--- config.mk ---
export PLATFORM = sky130hd
export DESIGN_NAME = video_timing_gen
export DESIGN_NICKNAME = d
export VERILOG_FILES = /design/src/rtl/video_timing_gen.sv
export SDC_FILE = /design/constraint.sdc
export NUM_CORES = 1
export LEC_CHECK = 0
export CORE_MARGIN = 5
export CORE_UTILIZATION = 45
export DETAILED_ROUTE_END_ITERATION = 8
export PLACE_DENSITY = 0.72
export SYNTH_ARGS = -nofsm -noshare
export SYNTH_HDL_FRONTEND = slang
export SYNTH_SLANG_ARGS = --single-unit
--- constraint.sdc ---
create_clock -name clk_i -period 3.14 [get_ports clk_i]
set_clock_uncertainty 0.15 [all_clocks]
set_input_delay 0.314 -clock clk_i [delete_from_list [all_inputs] [get_ports clk_i]]
set_output_delay 0.314 -clock clk_i [all_outputs]
set_load 0.01 [all_outputs]
--- src/rtl/video_timing_gen.sv ---
// Parametrised raster timing generator: beam position, syncs, lookahead fetch position, strobes.
// Optional raster-line interrupt is built when VIDEO_TIMING_IRQ_EN is defined.
module video_timing_gen #(
  parameter int H_DISPLAY = 256,
  parameter int H_FRONT   = 7,
  parameter int H_SYNC    = 23,
  parameter int H_BACK    = 23,
  parameter int V_DISPLAY = 240,
  parameter int V_BOTTOM  = 14,
  parameter int V_SYNC    = 3,
  parameter int V_TOP     = 5,
  parameter bit HS_POL    = 1'b1,
  parameter bit VS_POL    = 1'b1,
  parameter int CE_DIV    = 1,
  parameter int LOOKAHEAD = 1,
  parameter int CW        = 9
) (
  input  logic          clk_i,
  input  logic          reset_i,
  output logic          pix_ce_o,
  output logic [CW-1:0] hpos_o,
  output logic [CW-1:0] vpos_o,
  output logic          hsync_o,
  output logic          vsync_o,
  output logic          display_on_o,
  output logic [CW-1:0] fetch_hpos_o,
  output logic [CW-1:0] fetch_vpos_o,
  output logic          fetch_valid_o,
  output logic          line_start_o,
  output logic          frame_start_o,
  output logic [7:0]    frame_count_o
`ifdef VIDEO_TIMING_IRQ_EN
  ,
  input  logic [CW-1:0] irq_line_i,
  input  logic          irq_clear_i,
  output logic          irq_o
`endif
);

  localparam int H_MAX    = H_DISPLAY + H_FRONT + H_SYNC + H_BACK - 1;
  localparam int V_MAX    = V_DISPLAY + V_BOTTOM + V_SYNC + V_TOP - 1;
  localparam int HS_START = H_DISPLAY + H_FRONT;
  localparam int HS_END   = HS_START + H_SYNC - 1;
  localparam int VS_START = V_DISPLAY + V_BOTTOM;
  localparam int VS_END   = VS_START + V_SYNC - 1;
  localparam int MAX_HV   = (H_MAX > V_MAX) ? H_MAX : V_MAX;
  localparam int DW       = (CE_DIV > 1) ? $clog2(CE_DIV) : 1;

  localparam logic [CW-1:0] H_MAX_C    = CW'(H_MAX);
  localparam logic [CW-1:0] V_MAX_C    = CW'(V_MAX);
  localparam logic [CW-1:0] H_DISP_C   = CW'(H_DISPLAY);
  localparam logic [CW-1:0] V_DISP_C   = CW'(V_DISPLAY);
  localparam logic [CW-1:0] HS_START_C = CW'(HS_START);
  localparam logic [CW-1:0] HS_END_C   = CW'(HS_END);
  localparam logic [CW-1:0] VS_START_C = CW'(VS_START);
  localparam logic [CW-1:0] VS_END_C   = CW'(VS_END);
  localparam logic [CW-1:0] LOOK_C     = CW'(LOOKAHEAD);
  localparam logic [DW-1:0] DIV_LAST   = DW'(CE_DIV - 1);

  if ((1 << CW) <= MAX_HV) begin : g_cw_check
    $error("video_timing_gen: CW too narrow for raster size");
  end

  logic [DW-1:0] div_q, div_d;
  logic [CW-1:0] h_q, h_d, v_q, v_d, fh_q, fh_d, fv_q, fv_d;
  logic          hsync_q, vsync_q, disp_q, fvalid_q, ls_q, fs_q, pix_ce;
  logic [7:0]    fc_q;

  // One step in scan order; fetch and beam counters share the same wrap rules.
  function automatic logic [2*CW-1:0] scan_step(input logic [CW-1:0] h, input logic [CW-1:0] v);
    logic [CW-1:0] nh, nv;
    nh = h + 1'b1;
    nv = v;
    if (h == H_MAX_C) begin
      nh = '0;
      nv = (v == V_MAX_C) ? '0 : v + 1'b1;
    end
    return {nh, nv};
  endfunction

  always_comb begin
    pix_ce = !reset_i && (div_q == DIV_LAST);
    div_d  = (div_q == DIV_LAST) ? '0 : div_q + 1'b1;
    {h_d, v_d}   = {h_q, v_q};
    {fh_d, fv_d} = {fh_q, fv_q};
    if (pix_ce) begin
      {h_d, v_d}   = scan_step(h_q, v_q);
      {fh_d, fv_d} = scan_step(fh_q, fv_q);
    end
  end

  // Decoded outputs are registered from next-state counters so they line up with hpos/vpos.
  always_ff @(posedge clk_i) begin
    if (reset_i) begin
      div_q    <= '0;
      h_q      <= '0;
      v_q      <= '0;
      fh_q     <= LOOK_C;
      fv_q     <= '0;
      fvalid_q <= (LOOKAHEAD < H_DISPLAY);
      disp_q   <= 1'b1;
      hsync_q  <= ~HS_POL;
      vsync_q  <= ~VS_POL;
      ls_q     <= 1'b0;
      fs_q     <= 1'b0;
      fc_q     <= '0;
    end else begin
      div_q    <= div_d;
      h_q      <= h_d;
      v_q      <= v_d;
      fh_q     <= fh_d;
      fv_q     <= fv_d;
      fvalid_q <= (fh_d < H_DISP_C) && (fv_d < V_DISP_C);
      disp_q   <= (h_d < H_DISP_C) && (v_d < V_DISP_C);
      hsync_q  <= (h_d >= HS_START_C && h_d <= HS_END_C) ? HS_POL : ~HS_POL;
      vsync_q  <= (v_d >= VS_START_C && v_d <= VS_END_C) ? VS_POL : ~VS_POL;
      ls_q     <= pix_ce && (h_d == '0);
      fs_q     <= pix_ce && (h_d == '0) && (v_d == '0);
      if (pix_ce && (h_d == '0) && (v_d == '0)) fc_q <= fc_q + 8'd1;
    end
  end

`ifdef VIDEO_TIMING_IRQ_EN
  logic irq_q;
  // Set wins over clear so an acknowledge racing a new hit cannot lose it.
  always_ff @(posedge clk_i) begin
    if (reset_i) irq_q <= 1'b0;
    else if (pix_ce && (h_d == H_DISP_C) && (v_d == irq_line_i)) irq_q <= 1'b1;
    else if (irq_clear_i) irq_q <= 1'b0;
  end
  assign irq_o = irq_q;
`endif

  assign pix_ce_o      = pix_ce;
  assign hpos_o        = h_q;
  assign vpos_o        = v_q;
  assign hsync_o       = hsync_q;
  assign vsync_o       = vsync_q;
  assign display_on_o  = disp_q;
  assign fetch_hpos_o  = fh_q;
  assign fetch_vpos_o  = fv_q;
  assign fetch_valid_o = fvalid_q;
  assign line_start_o  = ls_q;
  assign frame_start_o = fs_q;
  assign frame_count_o = fc_q;

endmodule

; ---- Yosys cells after proc, flatten, opt, wreduce, memory -nomap -nowiden
; Index checks and enable logic that the tools add are counted.
[word_totals]
output_inout_bits = 51
reg_bits = 51
wordCells = 54
[op_classes]
n_bitwise = 1
n_eq_ne = 4
n_mux = 12
add_sub_neg = 6
order_cmp = 8
reduce_logical = 11
[op_table]
columns = cell, n
row1 = 2-to-1 mux 9 bit, 10
row2 = adder 9 x 1 -> 9 bit (second input constant), 4
row3 = == test 9 bit (second input constant), 4
row4 = <= comparator 9 bit (second input constant), 2
row5 = logical NOT 9 bit, 2
row6 = less-than comparator 9 x 8 -> 1 bit (second input constant), 2
row7 = less-than comparator 9 bit (second input constant), 2
row8 = >= comparator 9 x 8 -> 1 bit (second input constant), 1
row9 = >= comparator 9 bit (second input constant), 1
row10 = adder 8 x 1 -> 8 bit (second input constant), 1
row11 = logical AND 1 bit, 7
row12 = 2-to-1 mux 1 bit, 2
row13 = OR reduction 2 bit, 1
row14 = adder 1 bit (second input constant), 1
row15 = logical NOT 1 bit, 1
row16 = inverter 1 bit, 1

; ---- Depth between registers and ports, before layout
[logic_depth]
ltp_word = 7
depth_mapped = 12
mapped_depth_nobuf = 9

; ---- Least setup slack after synthesis
; Ideal clock, no wire load.
[synth_path]
path_type = register to register
from = register h_q[0], in the netlist hpos_o[0]
to = register fc_q[7], in the netlist frame_count_o[7]
stages_incl_launch_ff = 11
period_less_slack_ns = 2.603
n_path_buf = 1
path_slack_ns = 0.537
required_time_ns = 2.867
setup_ns = 0.123
arrival_time_ns = 2.330
path_cell_list = dfxtp_1 inv_1 ha_1 and4b_1 and3_1 clkbuf_1 and3_1 a21oi_2 nor3b_2 nand4_1 mux2_1
[synth_via]
elab_chain_len = 6
word_cells_on_any_way = 10
classes_between = add/sub: 1 / eq/ne: 1 / mux: 4 / reduce/logical: 4
[synth_rtl]
columns = element, line
row1 = start: declaration, 65  ; logic [CW-1:0] h_q, h_d, v_q, v_d, fh_q, fh_d, fv_q, fv_d;
row2 = start signal: assignment, 96  ; h_q <= '0;
row3 = start signal: assignment, 109  ; h_q <= h_d;
row4 = adder 9 x 1 -> 9 bit / == test 9 bit (equally long branches), "72, 74"
row5 = 2-to-1 mux 9 bit, 74  ; if (h == H_MAX_C) begin
row6 = 2-to-1 mux 9 bit, 86  ; if (pix_ce) begin
row7 = logical NOT 9 bit, 119  ; if (pix_ce && (h_d == '0) && (v_d == '0)) fc_q <= fc_q + 8'd1;
row8 = logical AND 1 bit, 119
row9 = logical AND 1 bit *, 119
row10 = end signal: assignment, 119
row11 = end: declaration, 67  ; logic [7:0] fc_q;
; Mark *: on every way between the ends. The rest lies on a longest branch, timed or not.
; A chain may end at the register's enable or synchronous reset.

; ---- Worst setup path after layout
; Ends and elaborated chain as after synthesis.

==> metrics.txt <==
Flop pwr share 59.3%; Die W 88.7 µm; combinational power share 5.6%; design area 3470 µm²; Netlist cell types 62; Setup CP Type flip-flop to flip-flop; clock root buffer clkbuf_8; average routed wire per standard cell 14.0 µm; Hold/Removal Path Class flip-flop to flip-flop; Die Y 88.7 µm; crit share post-route 88.6%; dpl cells 455; fin util 58.0%; top_reg_cell synth dfxtp_1; leading cell type in the layout, fill and taps excluded clkdlybuf4s50_1; antenna-violating nets left 0; sequential share of the synthesized area 36.6%; fraction of layout cells with a size suffix above 1 7.22%; XOR/XNOR share of the synthesized area 9.10%; net switching power figure 277 µW; Nets 398; final worst path period need 2.78 ns; initial antenna violation count 0; Slew Viols, Final 0; ant diodes 0; worst hold stages 2; yosys warns 0; synthesized net count 348; leakage power 0.00123 µW; vias in the first global route 2457; Worst-Margin Slew 0.560 ns; routability cong. 0.806; Clock power frac 35.1%; drt total wl 6490 µm; Slew HR 62.5%; Pwr Density 321 nW/µm²; final hold vios 0; Worst VDD drop 169 µV; Clock Sinks 51; First-pass DRT Iterations 4; RSZ-0062 raised after global routing false; Synth Register Bits 51; hpwl dp 4650 µm; post-route DRC violation count 0; largest family of logic cells by synthesized area simple AND/OR/NAND/NOR gates; Overflow after GRT 0; Max Freq 359 MHz; First DRT Iteration DRCs 95; Worst R2R Setup Slack 0.36 ns; Total GRT Usage 17.8%; vias per cell 5.46; critical path launch point type flip-flop; Sw Share 24.9%; port bufs 52; Core Footprint 5990 µm²; pin count of the biggest net entering global routing 42; Post-DP Area 3380 µm²; status completed; Synth Area in Adders 4.04%; post-synthesis mux area share 1.52%; Core Rows 28; mapped cell area 2790 µm²; P_int 838 µW; Max-cap violations 0; CP max FO 10; most frequent cells in the layout clkdlybuf4s50_1, dfxtp_1, nor2_1; Initial Utilization 46.6%; Compound-Gate Fraction of Synth Area 13.0%; post-synthesis cell count 337; # setup viols final 0; Worst-path clk slew 0.10 ns; Post-synth ARST share 0%; Final Non-Filler Cells 463; Fin Hold WS 0.393 ns; Layout area overhead 24.5%; io pins 53; final setup TNS 0 ns; Vias 2530; first-pass GRT wire length 11200 µm; critical path arrival 2.84 ns; Worst Setup End Kind flip-flop; worst r2r path cells 9; Skew-Pair Late Insertion Delay 0.31 ns; H-tree Lvls 2; clock buffer count from CTS 5; Simple-Gate Fraction of Synth Area 31.3%; critical path required time 3.20 ns; die area 7870 µm²; Mean Syn Cell Area 8.28 µm²; CTS tree yes; largest buffer count on any clock path 2; count of flip-flops with a built-in enable after synthesis 0; post-cts hold buffer count 0
[worst max-delay path, cell delays in order, from the launching register on]
cell and delay [ns]:
dfxtp_1 0.49, inv_1 0.08, ha_1 0.19, and4b_1 0.21
and3_1 0.29, and3_1 0.23, a21oi_2 0.18, nor3b_4 0.39
nand4_1 0.16, mux2_1 0.32
[flip-flops by register name, indices dropped and copies added (netlist names)]
signal         count
fetch_valid_o      1
vsync_o            1
vpos_o             9
fetch_hpos_o       9
frame_start_o      1
line_start_o       1
display_on_o       1
hsync_o            1
frame_count_o      8
fetch_vpos_o       9
div_q              1
hpos_o             9
[stage by stage]
stage	worst slack, ns	power [µW]
3_3_place_gp	0.206	738
5_1_grt	0.0964	1170
4_1_cts	0.246	1130
2_1_floorplan	0.537	714
3_5_place_dp	0.106	740
6_report	0.357	1120
[cells by family after synthesis]
family                   count (synthesis)
AO/OA/AOI/OAI                           53
multiplexers                             4
AND/OR/NAND/NOR                        163
other                                    1
adder cells (fa/ha/maj)                  9
flip-flops                              51
buffers and inverters                   27
XOR/XNOR                                29
[area by class of cell]
cell class | count | area (µm²)
Multi-Input combinational cell | 259 | 1660
Fill cell | 545 | 2520
Tap cell | 75 | 93.8
Timing Repair Buffer | 59 | 573
Inverter | 11 | 41.3
Clock buffer | 5 | 68.8
Clock inverter | 3 | 18.8
Sequential cell | 51 | 1020
[power groups by stage]
stage / sequential, µW / clock (µW) / combinational, µW
2_1_floorplan: 677 / 0 / 36.6
3_3_place_gp: 677 / 0 / 61.4
3_5_place_dp: 677 / 0 / 62.6
4_1_cts: 662 / 405 / 62.7
5_1_grt: 664 / 436 / 69.3
6_report: 662 / 391 / 62.6
[layer usage]
metal / vias to the layer above / GRT usage (%) / share of wire, %
met5: - / 0 / 0
met4: 0 / 6.59 / 1.4
met3: 7 / 3.07 / 4.3
met2: 68 / 28.5 / 46
met1: 1166 / 23.8 / 49
li1: 1289 / - / -
[cells in the mapped netlist (8+ instances only)]
cell type | number | area share (%)
a21oi_1 | 16 | 2.9
and3_1 | 11 | 2.5
dfxtp_1 | 51 | 37
ha_1 | 9 | 4.0
inv_1 | 11 | 1.5
nand2_1 | 29 | 3.9
nand3_1 | 13 | 2.3
nand4_1 | 8 | 1.8
nor2_1 | 49 | 6.6
nor3_1 | 12 | 2.2
xnor2_1 | 10 | 3.1
xor2_1 | 19 | 6.0
[what timing repair did]
item / in CTS / in global routing
resized for setup: 0 / 1
setup endpoints to repair: 0 / 2
setup buffers: 0 / 0
[final timing paths]
check                                      start          endpoint
worst min register to register  frame_count_o[1]  frame_count_o[1]
worst max register to register         hpos_o[0]  frame_count_o[7]
worst min-delay path            frame_count_o[1]  frame_count_o[1]
worst max-delay path                   hpos_o[0]  frame_count_o[7]
(Power assumes the default switching activity.)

:::

Task to complete: Go to the line in the material above that contains "row6 = 2-to-1" and copy exactly from there through the line that contains "or synchronous reset.", stopping after it.

Response to this exercise:
row6 = 2-to-1 mux 9 bit, 86  ; if (pix_ce) begin
row7 = logical NOT 9 bit, 119  ; if (pix_ce && (h_d == '0) && (v_d == '0)) fc_q <= fc_q + 8'd1;
row8 = logical AND 1 bit, 119
row9 = logical AND 1 bit *, 119
row10 = end signal: assignment, 119
row11 = end: declaration, 67  ; logic [7:0] fc_q;
; Mark *: on every way between the ends. The rest lies on a longest branch, timed or not.
; A chain may end at the register's enable or synchronous reset.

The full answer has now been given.